Saved data entries

===== config.mk =====
export PLATFORM = sky130hd
export DESIGN_NAME = cts_sqrt
export DESIGN_NICKNAME = d
export VERILOG_FILES = /design/src/cts_pkg.sv /design/src/cts_sqrt.sv
export SDC_FILE = /design/constraint.sdc
export NUM_CORES = 1
export LEC_CHECK = 0
export ABC_AREA = 1
export BUFFER_PORTS_ARGS = -buffer_cell sky130_fd_sc_hd__buf_2
export CAP_MARGIN = 20
export CORE_MARGIN = 2
export CORE_UTILIZATION = 55
export CTS_BUF_LIST = sky130_fd_sc_hd__clkbuf_4 sky130_fd_sc_hd__clkbuf_8 sky130_fd_sc_hd__clkbuf_16
export CTS_CLUSTER_SIZE = 8
export DETAILED_ROUTE_END_ITERATION = 6
export GPL_ROUTABILITY_DRIVEN = 0
export PLACE_DENSITY = 0.76
export REMOVE_ABC_BUFFERS = 1
export SYNTH_ARGS = -nofsm -noshare
export SYNTH_HDL_FRONTEND = slang
export SYNTH_SLANG_ARGS = --single-unit

===== constraint.sdc =====
create_clock -name clk -period 9.97 [get_ports clk]
set_clock_uncertainty 0.2 [all_clocks]
set_input_delay 1.994 -clock clk [delete_from_list [all_inputs] [get_ports clk]]
set_output_delay 1.994 -clock clk [all_outputs]
set_load 0.01 [all_outputs]

===== src/cts_pkg.sv =====
// Shared constants, types and register codes for the cosine top-k search.
// No dependencies.
package cts_pkg;

  localparam int MAX_VECTORS = 1024;
  localparam int VIDX_W      = $clog2(MAX_VECTORS);
  localparam int VCNT_W      = VIDX_W + 1;
  localparam int MAX_DIM     = 256;
  localparam int EIDX_W      = $clog2(MAX_DIM);
  localparam int DCNT_W      = EIDX_W + 1;
  localparam int MAX_TOPN    = 63;
  localparam int NCELLS      = MAX_TOPN + 1;
  localparam int RANK_W      = 6;
  localparam int ADDR_W      = VIDX_W + EIDX_W;

  localparam int ELEM_W   = 16;
  localparam int PROD_W   = 2 * ELEM_W;
  localparam int ACC_W    = 40;
  localparam int MAG_W    = ACC_W - 1;
  localparam int SQ_IN_W  = 48;
  localparam int NORM_W   = SQ_IN_W / 2;
  localparam int DEN_W    = 2 * NORM_W;
  localparam int SIM_W    = 16;
  localparam int QBITS    = 17;
  localparam int SIM_ONE  = 16384;

  localparam int CFG_IDX_W  = 2;
  localparam int CFG_DATA_W = 11;

  localparam logic [CFG_IDX_W-1:0] REG_VECTOR_COUNT = 2'd0;
  localparam logic [CFG_IDX_W-1:0] REG_DIM_IN_USE   = 2'd1;
  localparam logic [CFG_IDX_W-1:0] REG_TOP_COUNT    = 2'd2;

  localparam logic KIND_LOAD  = 1'b0;
  localparam logic KIND_QUERY = 1'b1;

  typedef struct packed {
    logic                    valid;
    logic signed [SIM_W-1:0] sim;
    logic [VIDX_W-1:0]       idx;
  } entry_t;

endpackage


===== src/cts_sqrt.sv =====
// Iterative integer square root, one result bit per cycle.
// Depends on cts_pkg.
module cts_sqrt (
  input  logic                          clk,
  input  logic                          rst,
  input  logic                          start,
  input  logic [cts_pkg::SQ_IN_W-1:0]   x,
  output logic                          done,
  output logic [cts_pkg::NORM_W-1:0]    root
);
  import cts_pkg::*;

  localparam int CNT_W = $clog2(NORM_W);

  logic [SQ_IN_W-1:0] xs;
  logic [NORM_W+2:0]  rem;
  logic [CNT_W-1:0]   cnt;
  logic               busy;
  logic [NORM_W+2:0]  trial;
  logic [NORM_W+2:0]  sub;
  logic               take;

  assign trial = {rem[NORM_W:0], xs[SQ_IN_W-1 -: 2]};
  assign sub   = {1'b0, root, 2'b01};
  assign take  = trial >= sub;

  always_ff @(posedge clk) begin
    if (rst) begin
      busy <= 1'b0;
      done <= 1'b0;
    end else begin
      done <= 1'b0;
      if (start) begin
        xs   <= x;
        rem  <= '0;
        root <= '0;
        cnt  <= CNT_W'(NORM_W - 1);
        busy <= 1'b1;
      end else if (busy) begin
        xs   <= {xs[SQ_IN_W-3:0], 2'b00};
        rem  <= take ? trial - sub : trial;
        root <= {root[NORM_W-2:0], take};
        cnt  <= cnt - 1'b1;
        if (cnt == '0) begin
          busy <= 1'b0;
          done <= 1'b1;
        end
      end
    end
  end
endmodule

Task details
Output every record exactly as written, with nothing dropped.

Output of the task
===== config.mk =====
export PLATFORM = sky130hd
export DESIGN_NAME = cts_sqrt
export DESIGN_NICKNAME = d
export VERILOG_FILES = /design/src/cts_pkg.sv /design/src/cts_sqrt.sv
export SDC_FILE = /design/constraint.sdc
export NUM_CORES = 1
export LEC_CHECK = 0
export ABC_AREA = 1
export BUFFER_PORTS_ARGS = -buffer_cell sky130_fd_sc_hd__buf_2
export CAP_MARGIN = 20
export CORE_MARGIN = 2
export CORE_UTILIZATION = 55
export CTS_BUF_LIST = sky130_fd_sc_hd__clkbuf_4 sky130_fd_sc_hd__clkbuf_8 sky130_fd_sc_hd__clkbuf_16
export CTS_CLUSTER_SIZE = 8
export DETAILED_ROUTE_END_ITERATION = 6
export GPL_ROUTABILITY_DRIVEN = 0
export PLACE_DENSITY = 0.76
export REMOVE_ABC_BUFFERS = 1
export SYNTH_ARGS = -nofsm -noshare
export SYNTH_HDL_FRONTEND = slang
export SYNTH_SLANG_ARGS = --single-unit

===== constraint.sdc =====
create_clock -name clk -period 9.97 [get_ports clk]
set_clock_uncertainty 0.2 [all_clocks]
set_input_delay 1.994 -clock clk [delete_from_list [all_inputs] [get_ports clk]]
set_output_delay 1.994 -clock clk [all_outputs]
set_load 0.01 [all_outputs]

===== src/cts_pkg.sv =====
// Shared constants, types and register codes for the cosine top-k search.
// No dependencies.
package cts_pkg;

  localparam int MAX_VECTORS = 1024;
  localparam int VIDX_W      = $clog2(MAX_VECTORS);
  localparam int VCNT_W      = VIDX_W + 1;
  localparam int MAX_DIM     = 256;
  localparam int EIDX_W      = $clog2(MAX_DIM);
  localparam int DCNT_W      = EIDX_W + 1;
  localparam int MAX_TOPN    = 63;
  localparam int NCELLS      = MAX_TOPN + 1;
  localparam int RANK_W      = 6;
  localparam int ADDR_W      = VIDX_W + EIDX_W;

  localparam int ELEM_W   = 16;
  localparam int PROD_W   = 2 * ELEM_W;
  localparam int ACC_W    = 40;
  localparam int MAG_W    = ACC_W - 1;
  localparam int SQ_IN_W  = 48;
  localparam int NORM_W   = SQ_IN_W / 2;
  localparam int DEN_W    = 2 * NORM_W;
  localparam int SIM_W    = 16;
  localparam int QBITS    = 17;
  localparam int SIM_ONE  = 16384;

  localparam int CFG_IDX_W  = 2;
  localparam int CFG_DATA_W = 11;

  localparam logic [CFG_IDX_W-1:0] REG_VECTOR_COUNT = 2'd0;
  localparam logic [CFG_IDX_W-1:0] REG_DIM_IN_USE   = 2'd1;
  localparam logic [CFG_IDX_W-1:0] REG_TOP_COUNT    = 2'd2;

  localparam logic KIND_LOAD  = 1'b0;
  localparam logic KIND_QUERY = 1'b1;

  typedef struct packed {
    logic                    valid;
    logic signed [SIM_W-1:0] sim;
    logic [VIDX_W-1:0]       idx;
  } entry_t;

endpackage


===== src/cts_sqrt.sv =====
// Iterative integer square root, one result bit per cycle.
// Depends on cts_pkg.
module cts_sqrt (
  input  logic                          clk,
  input  logic                          rst,
  input  logic                          start,
  input  logic [cts_pkg::SQ_IN_W-1:0]   x,
  output logic                          done,
  output logic [cts_pkg::NORM_W-1:0]    root
);
  import cts_pkg::*;

  localparam int CNT_W = $clog2(NORM_W);

  logic [SQ_IN_W-1:0] xs;
  logic [NORM_W+2:0]  rem;
  logic [CNT_W-1:0]   cnt;
  logic               busy;
  logic [NORM_W+2:0]  trial;
  logic [NORM_W+2:0]  sub;
  logic               take;

  assign trial = {rem[NORM_W:0], xs[SQ_IN_W-1 -: 2]};
  assign sub   = {1'b0, root, 2'b01};
  assign take  = trial >= sub;

  always_ff @(posedge clk) begin
    if (rst) begin
      busy <= 1'b0;
      done <= 1'b0;
    end else begin
      done <= 1'b0;
      if (start) begin
        xs   <= x;
        rem  <= '0;
        root <= '0;
        cnt  <= CNT_W'(NORM_W - 1);
        busy <= 1'b1;
      end else if (busy) begin
        xs   <= {xs[SQ_IN_W-3:0], 2'b00};
        rem  <= take ? trial - sub : trial;
        root <= {root[NORM_W-2:0], take};
        cnt  <= cnt - 1'b1;
        if (cnt == '0) begin
          busy <= 1'b0;
          done <= 1'b1;
        end
      end
    end
  end
endmodule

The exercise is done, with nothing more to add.